Translation Buffer, Translation Lookaside Buffer : hardware table of frequently used translations,
to avoid having to go through page table lookup in common case. Typically, on chip, so access
time of 5-10ns, instead of several hundred for main memory.
How do we tell if needed translation is in TLB?
1. Search table in sequential order
2. Direct mapped: restrict each virtual page to use specific slot in TLB
Consistency between TLB and page tables
What happens on context switch?
Have to invalidate entire TLB contents. When new program starts running, will bring in new
translations. Alternatively, include process id tag in TLB comparator. Have to keep TLB
consistent with whatever the full translation would give.
What if translation tables change? For example, to move page from memory to disk, or vice versa.
Have to invalidate TLB entry.
Relationship between TLB and hardware memory caches
Can put a cache of memory values anywhere in this process. If between translation box and
memory, called a "physically addressed cache". Could also put a cache between CPU and
translation box: "virtually addressed cache".

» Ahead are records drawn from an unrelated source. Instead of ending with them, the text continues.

What follows belongs to an exercise in optimizing a design on an open flow for small area; a production flow would make more cautious choices.
In this exercise RTL edits were held to simulation tests only and were not proved equivalent to the original.
Power is estimated from default activity; no workload was simulated.

// sd_channel
module sd_channel (
    input  wire        clk,
    input  wire        rst,             
    input  wire        en,              
    input  wire [2:0]  cfg_order,       
    input  wire [8:0]  cfg_decim,       
    input  wire [6:0]  cfg_len,         
    input  wire        cfg_fen,         
    input  wire [5:0]  cfg_fr,          
    input  wire [3:0]  cfg_fcnt,        
    input  wire [15:0] cfg_fast_hi,     
    input  wire [15:0] cfg_fast_lo,     
    input  wire        sd_valid,        
    input  wire        sd_bit,
    input  wire        clr_stuck,       
    input  wire        clr_fast_trip,   
    output reg         res_valid,
    output wire [31:0] res_value,       
    output wire [7:0]  res_qual,        
    output wire [15:0] res_count,       
    output reg         fast_valid,
    output wire [15:0] fast_value,      
    output reg         stat_stuck,
    output reg         stat_fast_trip
);
    wire clr  = rst | ~en;
    wire fclr = clr | ~cfg_fen;
    wire take = en & sd_valid & ~rst;
    reg  [2:0] ph;
    wire [2:0] ph_n;
    sd_inc #(.W(3)) u_ph (.a(ph), .ci(1'b1), .s(ph_n), .co());
    always @(posedge clk) ph <= ph_n;
    wire ph0 = (ph == 3'd0);
    wire ph1 = (ph == 3'd1);
    wire ph7 = (ph == 3'd7);
    reg        xnew;           
    reg        fst;            
    reg [6:0]  run;            
    reg [10:0] sc;             
    wire        same     = ~fst & (sd_bit == xnew);
    wire        run_sat  = &run;
    wire [6:0]  run_inc;
    sd_inc #(.W(7)) u_run (.a(run), .ci(~run_sat), .s(run_inc), .co());
    wire [6:0]  run_n    = same ? run_inc : 7'd0;
    wire        stuck_n  = &run_n;
    wire        stuck_end = ~fst & ~same & run_sat;
    wire        sc_sat   = &sc;
    wire [10:0] sc_inc;
    sd_inc #(.W(11)) u_sc (.a(sc), .ci(~sc_sat), .s(sc_inc), .co());
    wire [10:0] sc_n     = (fst | stuck_end) ? 11'd1 : sc_inc;
    wire [10:0] kr_a = cfg_order[2] ? {cfg_decim, 2'b00} :
                       cfg_order[1] ? {1'b0, cfg_decim, 1'b0} : 11'd0;
    wire [10:0] kr_b = cfg_order[0] ? {2'b00, cfg_decim} : 11'd0;
    wire [10:0] kr, need;
    sd_rca #(.W(11)) u_kr   (.a(kr_a), .b(kr_b), .ci(1'b0), .s(kr), .co());
    sd_rca #(.W(11)) u_need (.a(kr), .b({4'd0, cfg_len}), .ci(1'b0), .s(need), .co());
    wire        sc_ge;
    sd_rca #(.W(11)) u_scmp (.a(sc), .b(~need), .ci(1'b1), .s(), .co(sc_ge));
  ...
Settings: LEC_CHECK=0, CAP_MARGIN=20, CORE_MARGIN=2, CORE_UTILIZATION=40, CTS_CLUSTER_DIAMETER=50, CTS_CLUSTER_SIZE=35, SLEW_MARGIN=20; clock period 12.0 ns.
run.sh (not shown) runs the stock make flow with config.mk's settings and CLKGATE_MAP_FILE= SYNTH_SCRIPT=/design/flow/synth_recipe.tcl, a recipe that flattens the netlist after the stock synthesis.
Then changed:
CTS_CLUSTER_DIAMETER = 90   (was 50)
CTS_CLUSTER_SIZE = 30   (was 35)
The changed run went through all stages and came out clean.
Hold slack improves by 24 ps.
Design area shrinks by 3.9%.
Non-clock buffer count stays the same.
Global-route usage went down by 0.37 points.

Virtual memory is a kind of caching: we're going to talk about using the contents of main memory
as a cache for disk.
Page Replacement Algorithms:
FIFO: First -in -First -Out (Belady`s Anomaly)
LRU: Least Recently Used (Implementing with counters, stacks etc)
NRU: Not Recently used
Clock algorithm : arrange physical pages in a circle, with a clock hand.
1. Hardware keeps use bit per physical page frame
2. Hardware sets use bit on each reference ,If use bit isn't set, means not referenced in a long time
3. On page fault: Advance clock hand (not real time)
check use bit
1 -> clear, go on
0 -> replace page
Will it always find a page or loop infinitely? Even if all use bits are set, it will eventually loop
around, clearing all use bits -> FIFO
What if hand is moving slowly?
Not many page faults and/or find page quickly
What if hand is moving quickly?
Lots of page faults and/or lots of reference bits set.
Nth chance algorithm : don't throw page out until hand has swept by n times
OS keeps counter per page -- # of sweeps
On page fault, OS checks use bit:
1 => clear use and also clear counter, go on
0 => increment counter, if < N, go on
else replace page
How do we pick N?
Why pick large N? Better approx to LRU.
Why pick small N? More efficient; otherwise might have to look a long way to find free page.
Dirty pages have to be written back to disk when replaced. Takes extra overhead to replace a dirty
page, so give dirty pages an extra chance before replacing?
Common approach:
clean pages -- use N = 1
dirty pages -- use N = 2 (and write-back to disk when N=1)
To summarize, many machines maintain four bits per page table entry:
use : set when page is referenced, cleared by clock algorithm
modified : set when page is modified, cleared when page is written to disk
valid : ok for program to reference this page
read-only : ok for program to read page, but not to modify it (for example, for catching
modifications to code pages)
Inverted Page Table
Page tables map virtual page # -> physical page #
Do we need the reverse? physical page # -> virtual page #?
Yes. Clock algorithm runs through page frames. What if it ran through page tables?
(i) many more entries
(ii) what if there is sharing?
Thrashing: memory overcommitted, pages tossed out while still needed.
Example: One program, touches 50 pages (each equally likely).
Have only 40 physical page frames
If have enough pages, 200 ns/ref
If have too few pages, assume every 5th page reference, page
4 refs x 200 ns
1 page fault x 10 ms for disk I/O
Dennings Working Set
Informally, collection of pages process is using right now Formally, set of pages job has referenced
in last T seconds.
How do we pick T?
1 page fault = 10 msec
10 msec = 2 million instructions
So T needs to be a lot bigger than 1 million instructions. How do you figure out what working set
(a) Modify clock algorithm, so that it sweeps at fixed intervals. Keep idle time/page -- how many
sec since last reference
(b) With second chance list -- how many seconds since got put on 2nd chance list Now that you
know how many pages each program needs, what to do?
Global replacement
(UNIX) -- all pages in one pool.
More flexible -- if my process needs a lot, and you need a little, I can grab pages from you.